With the introduction of FIRS, the UK has mirrored action taken by the United States (through its Foreign Agents Registration Act) and Australia (through its Foreign Influence Transparency Scheme Act). FIRS is intended to herald an era of improved transparency and scrutiny over political and commercial activity, detecting instances where a foreign power might otherwise exert influence over UK affairs.
However, there are ongoing concerns about the potential unintended consequences arising from FIRS' extensive scope, which may (for example) make ordinary banking arrangements with sovereign wealth funds of specified states registrable and add a large compliance burden to joint ventures with some state-owned entities. Given that an election is due this year, it is possible that the implementation of FIRS may be delayed. As we wait for more detail about implementation, our article looks in more detail at the potential unintended consequences of the legislation and sets out key actions that would be useful for UK entities to consider in the near term.
If you would like to discuss further please contact Nick Benwell (Partner), Firoza Dodhi (Associate) or David Bridge (Senior Professional Support Lawyer).
ESG Disputes Radar
We've released a new update on our ESG Disputes Radar. In this edition, we discuss the implications of a unique climate change criminal case that has been brought against TotalEnergies. You can read the update here
Please contact Emily Blower (Managing Associate) for more information.

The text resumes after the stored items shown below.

[src/rtl/csp_regs.svh]
`ifndef CSP_REGS_SVH
`define CSP_REGS_SVH
// byte addresses on the register bus
`define CSP_ADDR_SYSTEM_CLOCK_SOURCE_SEL 8'h8f
`define CSP_ADDR_WAKE   8'h9f
`define CSP_ADDR_PMODE  8'hc4
`define CSP_ADDR_PCTRL  8'h87
// reset values
`define CSP_RST_SYSTEM_CLOCK_SOURCE_SEL  8'h0c
`define CSP_RST_WAKE    8'hff
`define CSP_RST_PMODE   8'h40
`define CSP_RST_PCTRL   8'h00
// field positions
`define CSP_F_SEL_LO    0
`define CSP_F_SETL_LO   2
`define CSP_F_DIV_LO    4
`define CSP_F_SWB       5
`define CSP_F_CD0       6
`define CSP_F_CD1       7
`define CSP_F_IDLE      4
`define CSP_F_STOP      5
`define CSP_F_SLEEP     6
// settle base count in slow oscillator cycles
`define CSP_SETTLE_BASE 8'h10
// reduced speed divider
`define CSP_RSM_DIV     9'h101
`endif

[src/rtl/csp_pkg.sv]
package csp_pkg;
  typedef enum logic [2:0] {CSP_RUN, CSP_IDLE, CSP_STOP, CSP_SETTLE} csp_state_e;
  typedef struct packed {
    logic [3:0] prediv;
    logic [1:0] settle;
    logic [1:0] source;
  } csp_system_clock_source_sel_s;
  typedef struct packed {
    logic cd1;
    logic cd0;
    logic autoRet;
  } csp_pmode_s;
endpackage : csp_pkg

[src/rtl/csp_clk_div.sv]
`timescale 1ns/100ps
`default_nettype none
`include "csp_regs.svh"
// enable pulse generator for the fast oscillator pre-divider
module csp_clk_div
  import csp_pkg::*;
(
  // clock and reset
  input  wire logic       core_clk,
  input  wire logic       rst_n,
  // control
  input  wire logic [3:0] prediv,
  // output
  output var  logic       tick
);
  logic [11:0] count;
  logic [11:0] limit;

  function automatic logic [11:0] divLimit(input logic [3:0] code);
    unique case (code)
      4'h6:    divLimit = 12'h00b;
      4'h7:    divLimit = 12'h00d;
      4'h8:    divLimit = 12'h00f;
      4'h9:    divLimit = 12'h01f;
      4'ha:    divLimit = 12'h03f;
      4'hb:    divLimit = 12'h07f;
      4'hc:    divLimit = 12'h0ff;
      4'hd:    divLimit = 12'h1ff;
      4'he:    divLimit = 12'h3ff;
      4'hf:    divLimit = 12'h7ff;
      default: divLimit = 12'h000;
    endcase
  endfunction : divLimit

  assign limit = divLimit(prediv);

  always_ff @(posedge core_clk or negedge rst_n) begin
    if (!rst_n) begin
      count <= 12'h000;
      tick  <= 1'b0;
    end else if (count >= limit) begin
      count <= 12'h000;
      tick  <= 1'b1;
    end else begin
      count <= count + 12'h001;
      tick  <= 1'b0;
    end
  end
endmodule : csp_clk_div
`default_nettype wire

[src/rtl/csp_clock_power.sv]
// The Wishbone interface to the registers was decided locally.
`timescale 1ns/100ps
`default_nettype none
`include "csp_regs.svh"
module csp_clock_power
  import csp_pkg::*;
(
  // clock and reset
  input  wire logic        core_clk,
  input  wire logic        rst_n,
  input  wire logic        slowTick,
  input  wire logic        wdtReset,
  // wishbone slave
  input  wire logic        wb_cyc_i,
  input  wire logic        wb_stb_i,
  input  wire logic        wb_we_i,
  input  wire logic [7:0]  wb_adr_i,
  input  wire logic [3:0]  wb_sel_i,
  input  wire logic [31:0] wb_dat_i,
  output var  logic [31:0] wb_dat_o,
  output var  logic        wb_ack_o,
  // interrupt sources, bit order 8,7,6,4,3,2,1,0
  input  wire logic [1:0]  extPinIrq,
  input  wire logic [5:0]  periphIrqFlag,
  input  wire logic [7:0]  irqEnabled,
  input  wire logic [7:0]  irqNotBlocked,
  input  wire logic        asyncWakeIrq,
  input  wire logic        primaryUartRx,
  input  wire logic        uart0RxEnable,
  input  wire logic        uartTxLoad,
  // clock enables out
  output var  logic        coreClkEn,
  output var  logic        periphClkEn,
  output var  logic        fastOscEn,
  output var  logic        mainRegEn,
  output var  logic        cpuHold,
  output var  logic        slowSelected
);
  // ==========================================================
  // input synchronisers
  logic [9:0] syncA;
  logic [9:0] syncB;
  logic [9:0] syncPrev;
  logic [9:0] rawIn;
  assign rawIn = {primaryUartRx, asyncWakeIrq, periphIrqFlag, ~extPinIrq};

  always_ff @(posedge core_clk or negedge rst_n) begin
    if (!rst_n) begin
      syncA    <= 10'h3ff;
      syncB    <= 10'h3ff;
      syncPrev <= 10'h3ff;
    end else begin
      syncA    <= rawIn;
      syncB    <= syncA;
      syncPrev <= syncB;
    end
  end

  logic [7:0] irqRise;
  logic       rxFall;
  logic       asyncRise;
  assign irqRise   = syncB[7:0] & ~syncPrev[7:0];
  assign asyncRise = syncB[8] & ~syncPrev[8];
  assign rxFall    = ~syncB[9] & syncPrev[9];

  // ==========================================================
  // registers
  csp_system_clock_source_sel_s system_clock_source_sel;
  csp_pmode_s  pmode;
  logic [7:0]  stop_wake_source_mask;
  logic        idleBit;
  logic        stopBit;
  logic        sleepBit;
  csp_state_e  state;
  logic        wakeEvent;
  logic        idleExit;
  logic        settleDone;

  logic busReq;
  logic busWr;
  assign busReq = wb_cyc_i & wb_stb_i & ~wb_ack_o;
  assign busWr  = busReq & wb_we_i & wb_sel_i[0];

  function automatic logic isAddr(input logic [7:0] a, input logic [7:0] ref_a);
    isAddr = (a == ref_a);
  endfunction : isAddr

  logic wrClk;
  logic wrWake;
  logic wrPmode;
  logic wrPctrl;
  assign wrClk   = busWr & isAddr(wb_adr_i, `CSP_ADDR_SYSTEM_CLOCK_SOURCE_SEL);
  assign wrWake  = busWr & isAddr(wb_adr_i, `CSP_ADDR_WAKE);
  assign wrPmode = busWr & isAddr(wb_adr_i, `CSP_ADDR_PMODE);
  assign wrPctrl = busWr & isAddr(wb_adr_i, `CSP_ADDR_PCTRL);

  always_ff @(posedge core_clk or negedge rst_n) begin
    if (!rst_n) begin
      system_clock_source_sel <= csp_system_clock_source_sel_s'(`CSP_RST_SYSTEM_CLOCK_SOURCE_SEL);
    end else if (state == CSP_STOP && wakeEvent) begin
      system_clock_source_sel.source <= 2'b00;
    end else if (wrClk) begin
      system_clock_source_sel <= csp_system_clock_source_sel_s'(wb_dat_i[7:0]);
    end
  end

  always_ff @(posedge core_clk or negedge rst_n) begin
    if (!rst_n) begin
      stop_wake_source_mask <= `CSP_RST_WAKE;
    end else if (wrWake) begin
      stop_wake_source_mask <= wb_dat_i[7:0];
    end
  end

  // reduced speed mode control
  logic rsmActive;
  logic autoReturn;
  assign rsmActive  = pmode.cd1 & pmode.cd0;
  assign autoReturn = pmode.autoRet & rsmActive &
                      ((|(irqRise & irqEnabled & irqNotBlocked)) |
                       (rxFall & uart0RxEnable) |
                       uartTxLoad);

  always_ff @(posedge core_clk or negedge rst_n) begin
    if (!rst_n) begin
      pmode <= csp_pmode_s'(3'(`CSP_RST_PMODE >> `CSP_F_SWB));
    end else if (wdtReset) begin
      pmode.cd1 <= 1'b0;
    end else if (autoReturn) begin
      pmode.cd1 <= 1'b0;
    end else if (wrPmode) begin
      pmode <= csp_pmode_s'(wb_dat_i[`CSP_F_CD1:`CSP_F_SWB]);
    end
  end

  // power control bits
  always_ff @(posedge core_clk or negedge rst_n) begin
    if (!rst_n) begin
      idleBit  <= 1'b0;
      stopBit  <= 1'b0;
      sleepBit <= 1'b0;
    end else if (wdtReset) begin
      idleBit  <= 1'b0;
      stopBit  <= 1'b0;
      sleepBit <= 1'b0;
    end else if (state == CSP_IDLE && idleExit) begin
      idleBit <= 1'b0;
    end else if (state == CSP_STOP && wakeEvent) begin
      stopBit  <= 1'b0;
      sleepBit <= 1'b0;
    end else if (wrPctrl && state == CSP_RUN) begin
      idleBit  <= wb_dat_i[`CSP_F_IDLE];
      stopBit  <= wb_dat_i[`CSP_F_STOP];
      sleepBit <= wb_dat_i[`CSP_F_SLEEP];
    end
  end

  // ==========================================================
  // wake and idle exit; stop wake takes the masked, enabled pin and flag sources plus the async source
  assign wakeEvent = (|(irqRise & stop_wake_source_mask & irqEnabled))
                     | asyncRise;
  assign idleExit  = |(irqRise & irqEnabled);

  // ==========================================================
  // power state machine
  logic [7:0] settleCnt;
  logic [7:0] settleLimit;
  assign settleLimit = `CSP_SETTLE_BASE << system_clock_source_sel.settle;
  assign settleDone  = (settleCnt >= settleLimit - 8'h01) && slowTick;

  always_ff @(posedge core_clk or negedge rst_n) begin
    if (!rst_n) begin
      state <= CSP_SETTLE;
    end else begin
      unique case (state)
        CSP_RUN: begin
          if (stopBit) begin
            state <= CSP_STOP;
          end else if (idleBit) begin
            state <= CSP_IDLE;
          end
        end
        CSP_IDLE: begin
          if (idleExit) begin
            state <= CSP_RUN;
          end
        end
        CSP_STOP: begin
          if (wakeEvent) begin
            state <= sleepBit ? CSP_SETTLE : CSP_RUN;
          end
        end
        CSP_SETTLE: begin
          if (settleDone) begin
            state <= CSP_RUN;
          end
        end
      endcase
    end
  end

  always_ff @(posedge core_clk or negedge rst_n) begin
    if (!rst_n) begin
      settleCnt <= 8'h00;
    end else if (state != CSP_SETTLE) begin
      settleCnt <= 8'h00;
    end else if (slowTick) begin
      settleCnt <= settleCnt + 8'h01;
    end
  end

  // ==========================================================
  // clock enables: single-cycle enables on one clock keep gating glitch-free
  logic divTick;
  csp_clk_div u_div (
    .core_clk (core_clk),
    .rst_n    (rst_n),
    .prediv   (system_clock_source_sel.prediv),
    .tick     (divTick)
  );

  logic [8:0] rsmCnt;
  logic       rsmTick;
  assign rsmTick = (rsmCnt == `CSP_RSM_DIV - 9'h001);

  always_ff @(posedge core_clk or negedge rst_n) begin
    if (!rst_n) begin
      rsmCnt <= 9'h000;
    end else if (!rsmActive || rsmTick) begin
      rsmCnt <= 9'h000;
    end else begin
      rsmCnt <= rsmCnt + 9'h001;
    end
  end

  logic srcTick;
  always_comb begin
    unique case (system_clock_source_sel.source)
      2'b00:   srcTick = divTick;
      2'b01:   srcTick = 1'b1;
      default: srcTick = slowTick;
    endcase
  end

  logic running;
  assign running = (state == CSP_RUN);

  always_ff @(posedge core_clk or negedge rst_n) begin
    if (!rst_n) begin
      coreClkEn    <= 1'b0;
      periphClkEn  <= 1'b0;
      fastOscEn    <= 1'b1;
      mainRegEn    <= 1'b1;
      cpuHold      <= 1'b1;
      slowSelected <= 1'b0;
    end else begin
      coreClkEn    <= running & srcTick & (!rsmActive | rsmTick);
      periphClkEn  <= (running | state == CSP_IDLE) & srcTick;
      fastOscEn    <= (state != CSP_STOP);
      mainRegEn    <= !(state == CSP_STOP && sleepBit);
      cpuHold      <= !running;
      slowSelected <= system_clock_source_sel.source[1];
    end
  end

  // ==========================================================
  // bus read and ack
  always_ff @(posedge core_clk or negedge rst_n) begin
    if (!rst_n) begin
      wb_ack_o <= 1'b0;
      wb_dat_o <= 32'h00000000;
    end else begin
      wb_ack_o <= busReq;
      if (busReq) begin
        if (isAddr(wb_adr_i, `CSP_ADDR_SYSTEM_CLOCK_SOURCE_SEL)) begin
          wb_dat_o <= {24'h000000, system_clock_source_sel.prediv, 2'b00, system_clock_source_sel.source};
        end else if (isAddr(wb_adr_i, `CSP_ADDR_WAKE)) begin
          wb_dat_o <= {24'h000000, stop_wake_source_mask};
        end else if (isAddr(wb_adr_i, `CSP_ADDR_PMODE)) begin
          wb_dat_o <= {24'h000000, pmode, 5'h00};
        end else if (isAddr(wb_adr_i, `CSP_ADDR_PCTRL)) begin
          wb_dat_o <= {24'h000000, 1'b0, sleepBit, stopBit, idleBit, 4'h0};
        end else begin
          wb_dat_o <= 32'h00000000;
        end
      end
    end
  end
endmodule : csp_clock_power
`default_nettype wire

[config.mk]
export PLATFORM = sky130hd
export DESIGN_NAME = csp_clock_power
export DESIGN_NICKNAME = d
export VERILOG_FILES = /design/src/rtl/csp_pkg.sv /design/src/rtl/csp_clk_div.sv /design/src/rtl/csp_clock_power.sv
export VERILOG_INCLUDE_DIRS = /design/src /design/src/rtl
export SDC_FILE = /design/constraint.sdc
export NUM_CORES = 1
export LEC_CHECK = 0
export BUFFER_PORTS_ARGS = -buffer_cell sky130_fd_sc_hd__buf_2
export CORE_ASPECT_RATIO = 0.9
export CORE_MARGIN = 4
export CORE_UTILIZATION = 45
export DETAILED_ROUTE_END_ITERATION = 8
export PLACE_DENSITY = 0.65
export SYNTH_ARGS = -nofsm -noshare
export SYNTH_HDL_FRONTEND = slang
export SYNTH_SLANG_ARGS = --single-unit
[constraint.sdc]
create_clock -name core_clk -period 3.5 [get_ports core_clk]
set_clock_uncertainty 0.15 [all_clocks]
set_input_delay 0.525 -clock core_clk [delete_from_list [all_inputs] [get_ports core_clk]]
set_output_delay 0.525 -clock core_clk [all_outputs]
set_load 0.1 [all_outputs]
# ---- Word-level counts from Yosys, hierarchy flattened
# Memories as Yosys holds them, arrays and structs flattened.
# Index checks and enable logic that the tools add are counted.
dict set report totals {
  ff_bits 124
  mem_bits_ro 176
  mem_count 1
  word_cells 144
}
dict set report op_classes {
  n_mux 34
  n_reduce_logical 24
  add_sub_neg 4
  shift 1
  magnitude_cmp 2
  bitwise 35
  n_eq_ne 17
}
# name words width rd rd_ports_with_merged_regs wr line_no
set memory_table {}
lappend memory_table {{(no name shown)} 16 11 1 0 0 csp_clk_div.sv:20} ;# unique case (code)
# op count
set ops {}
lappend ops {{$and 8x8->8} 5}
lappend ops {{$mux 8} 5}
lappend ops {{$eq 8x8->1 const B} 4}
lappend ops {{$reduce_or 8->1} 3}
lappend ops {{$mux 3} 6}
lappend ops {{$and 1x1->1} 17}
lappend ops {{$mux 1} 15}
lappend ops {{$add 12x1->12 const B} 1}
lappend ops {{$ge 12x12->1} 1}
lappend ops {{$mux 12} 1}
lappend ops {{$pmux 3 s4} 1}
lappend ops {{$add 9x1->9 const B} 1}
lappend ops {{$eq 9x9->1 const B} 1}
lappend ops {{$mux 9} 1}
lappend ops {{$ne 3x2->1 const B} 3}
lappend ops {{$reduce_bool 3->1} 3}
lappend ops {{$add 8x1->8 const B} 1}
lappend ops {{$ge 8x8->1} 1}
lappend ops {{$ne 2x2->1 const B} 4}
lappend ops {{$not 8->8} 1}
lappend ops {{$shl 5x2->8 const A} 1}
lappend ops {{$sub 8x1->8 const B} 1}
lappend ops {{$mux 7} 1}
lappend ops {{$eq 3x2->1 const B} 2}
lappend ops {{other kinds (17)} 37}

# ---- Longest topological paths before layout
# Gate-level depths: netlist of the first run.
dict set report depth {
  word_depth 10
  depth_mapped 10
  depth_no_buf 8
}

# ---- Cells and area by module
# From an unflattened synthesis of the first run, not the netlist that was laid out.
dict set report hier_totals {
  hier_cells 442
  hier_area_um2 4933.5
}
# module area_each_um2 cells_per_inst seq_area_each_um2 instances
set modules_own_cells {}
lappend modules_own_cells {csp_clock_power 3930.0 342 2209.6 1}
lappend modules_own_cells {csp_clk_div 1003.5 100 325.3 1}

# ---- Worst setup path before layout of the first run
# Ideal clock, no wire load.
dict set report synth_timing {
  path_type {register to register}
  from {register wb_ack_o}
  to {register system_clock_source_sel[4] in the netlist's numbering}
  t_required_ns 3.207
  n_path_buf 1
  synth_period_minus_slack_ns 2.484
  arrival_ns 2.191
  setup_slack_ns 1.016
  path_stages_with_launch 7
  cell_sequence {dfrtp_1 -> nand3b_1 -> or4_1 -> clkbuf_1 -> nand4bb_4 -> nand3_1 -> o31ai_1}
}
dict set report synth_via {
  elab_chain_cells 6
}
# element line_no
set synth_lines {}
lappend synth_lines {{start, declared} csp_clock_power.sv:21} ;# output var logic wb_ack_o,
lappend synth_lines {{start signal, assigned} csp_clock_power.sv:273} ;# wb_ack_o <= busReq;
lappend synth_lines {{$not 1->1} csp_clock_power.sv:81} ;# assign busReq = wb_cyc_i & wb_stb_i & ~wb_ack_o;
lappend synth_lines {{$and 1x1->1} csp_clock_power.sv:81}
lappend synth_lines {{$and 1x1->1 (2 in series)} csp_clock_power.sv:82} ;# assign busWr = busReq & wb_we_i & wb_sel_i[0];
lappend synth_lines {{$and 1x1->1} csp_clock_power.sv:92} ;# assign wrClk = busWr & isAddr(wb_adr_i, `CSP_ADDR_SYSTEM_CLOCK_SOURCE_SEL);
lappend synth_lines {{$reduce_and 2->1 (no line)} --}
lappend synth_lines {{end signal, assigned} csp_clock_power.sv:99} ;# system_clock_source_sel <= csp_system_clock_source_sel_s'(`CSP_RST_SYSTEM_CLOCK_SOURCE_SEL);
lappend synth_lines {{end signal, assigned} csp_clock_power.sv:103} ;# system_clock_source_sel <= csp_system_clock_source_sel_s'(wb_dat_i[7:0]);
lappend synth_lines {{end, declared} csp_clock_power.sv:68} ;# csp_system_clock_source_sel_s system_clock_source_sel;
# No other way between the ends.
# A chain may end at the register's enable or synchronous reset.

# ---- Final worst setup path of the first run
dict set report layout_timing {
  from {register system_clock_source_sel[7] in the netlist's numbering}
  to {register u_div.count[4]}
}
dict set report layout_via {
  elab_chain_cells 3
}
# element line_no
set layout_lines {}
lappend layout_lines {{$mem_v2 16x11} --}
lappend layout_lines {{$ge 12x12->1} csp_clk_div.sv:41} ;# end else if (count >= limit) begin
lappend layout_lines {{$mux 12} csp_clk_div.sv:41}
lappend layout_lines {{end signal, assigned} csp_clk_div.sv:45} ;# count <= count + 12'h001;
lappend layout_lines {{end, declared} csp_clk_div.sv:16} ;# logic [11:0] count;
# No other way between the ends.

==> run metrics, run 1 <==
Fillers just over 900; Skew-Pair Late Insertion Delay roughly 0.34 ns; Leak 2.43 nW; GRT busiest layer met2; wire per inst around 17 um; Critical Path End Type flip-flop; period utilization 0.741; antenna-violating nets left 0; critical path type flip-flop to flip-flop; antenna diode count 0; Clock Path Buffers 2; vias between 3k and 4k; Worst Path Max Fanout 13; placed cells between 600 and 700; CTS tree built; FF+latch count, synth 99; FP Rows 35; min Tclk post-route 2.59 ns; met1 Use GR 0.235; gr usage total 0.175; Syn Inst Count ~450; Initial Utilization 0.468; Power Dens Cells 492 mW/mm^2; Slew Limit Headroom 0.283; initial antenna violation count 0; most frequent cells in the layout 65 x buf_2, 53 x dfrtp_1, 46 x dfstp_2; core area 0.0104 sq mm; outcome complete, no violations; sequential fraction of the synthesis area 0.522; vias in the first global route between 3k and 4k; DR pass1 iterations 5; # IOs between 100 and 150; Post-CTS Repair Setup Buffers 0; most common cell after layout, fill and taps aside buf_2; hold_ws around 0.13 ns; max capacitance violation total 0; # port buffers 66; Post-synth top flop dfrtp_1; area grow syn2layout 13.6%; FMAX between 0.3 and 0.4 GHz; Final Wtd Congestion 0.857; WP data required 3.60 ns; final wirelength 10,700 um; Setup crit start kind flip-flop; post-CTS resize count 0; Reg clk slew, reported paths about 0.070 ns; Post-DP Area 0.00522 sq mm; setup TNS 0 ns; met3 Usage GRT 0.0426; Die Area ~0.013 sq mm; HPWL after DPL about 8000 um; Worst Hold Class input port to flip-flop; nets roughly 610; DR iter-0 viols roughly 240; Final Non-Filler Cells about 650; met2 GRT Util 0.287; design area 0.00552 sq mm; drc violations 0; Place WS 0.925 ns; Peak VDD IR 0.000256 V; mean post-synth cell area 10.9 sq um; Via-to-Cell Ratio 5.43; total CTS buffers 9; Final WS setup between 0.9 and 1 ns; Power Total about 2.7 mW; number of H-tree levels 3; layout cells sized above 1 0.290; post-synthesis cell area 0.00485 sq mm; Core Util, Final 0.532; number of enable flip-flop cells after synthesis 0; # clock sinks 99; post-synthesis cell type count 55; final hold vios 0; Max Slew Vio Count 0; # hold bufs at CTS 0; global-route wire length before repair about 18,000 um; RSZ-0062 raised after global routing false; critical path data arrival time roughly 2.7 ns; grt total ovfl 0; Die Wd 117 um; die height 107 um; Worst-Margin Slew ~1.1 ns; synth warn 0; asr flop ratio synth 1.00; Root Driver clkbuf_16; largest net degree at the start of global routing ~90; final setup fails 0
logic make-up (layout without fill, tap and decap cells):
logic type               Yosys count  after routing  share of synthesized area
AND/OR/NAND/NOR                  166            166                      0.194
flip-flops                        99             99                      0.522
other                              2             25                    0.00155
adder cells (fa/ha/maj)           19             19                     0.0490
XOR/XNOR                          21             21                     0.0379
buffers and inverters             56            106                     0.0637
multiplexers                      20             20                     0.0443
AO/OA/AOI/OAI                     64             64                     0.0874
report_power, final:
| part | leakage (nW) | switching [mW] | internal (mW) | total, mW |
|---|---|---|---|---|
| Clock | 0.148 | 0.454 | 0.519 | 0.973 |
| Sequential | 1.20 | 0.0273 | 1.22 | 1.25 |
| Combinational | 1.08 | 0.420 | 0.0764 | 0.496 |
| Total | 2.43 | 0.901 | 1.81 | 2.72 |
synth_stat cells (all sizes together), types with 3 or more instances:
library cell / count / area share
a21o: 4 / 0.0062
a21oi: 15 / 0.015
a31oi: 3 / 0.0039
and3: 6 / 0.0077
and4: 3 / 0.0054
buf: 26 / 0.040
clkbuf: 8 / 0.0062
dfrtp: 53 / 0.27
dfstp: 46 / 0.25
ha: 19 / 0.049
inv: 22 / 0.017
mux2: 12 / 0.028
mux2i: 8 / 0.016
nand2: 38 / 0.029
nand3: 19 / 0.021
nand3b: 6 / 0.012
nand4: 12 / 0.015
nand4b: 16 / 0.029
nor2: 41 / 0.032
nor3: 5 / 0.0052
nor3b: 3 / 0.0046
nor4: 3 / 0.0070
o21a: 3 / 0.0046
o21ai: 9 / 0.0093
o22ai: 4 / 0.0052
o31ai: 10 / 0.015
or4: 3 / 0.0054
xnor2: 4 / 0.0072
xor2: 17 / 0.031
flip-flops by register name, indices dropped and copies added (netlist names), 2 cells and up:
register                 cells
syncPrev                    10
system_clock_source_sel      8
wb_dat_o                     8
settleCnt                    8
state                        2
syncA                       10
rsmCnt                       9
stop_wake_source_mask        8
u_div.count                 12
syncB                       10
pmode                        3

Supply chains and the risk of potential criminal conduct\
The World Uyghur Congress (WUC), a human rights NGO, applied for a judicial review of the decisions made by three UK government agencies - the Border Force, HMRC, and the National Crime Agency. The WUC had previously contacted these agencies in April 2020, urging them to investigate and block imports of cotton originating from the Xinjiang Uyghur Autonomous Region (XUAR) in China, alleging forced labour and links to UK companies. However, the agencies concluded that the evidence was insufficient to warrant an investigation or block imports. The WUC challenged this decision, arguing that the agencies had misinterpreted the Foreign Prison Made Goods Act 1897 (FPMGA) and the Proceeds of Crime Act 2002 (POCA), which could potentially apply to the cotton produced in XUAR.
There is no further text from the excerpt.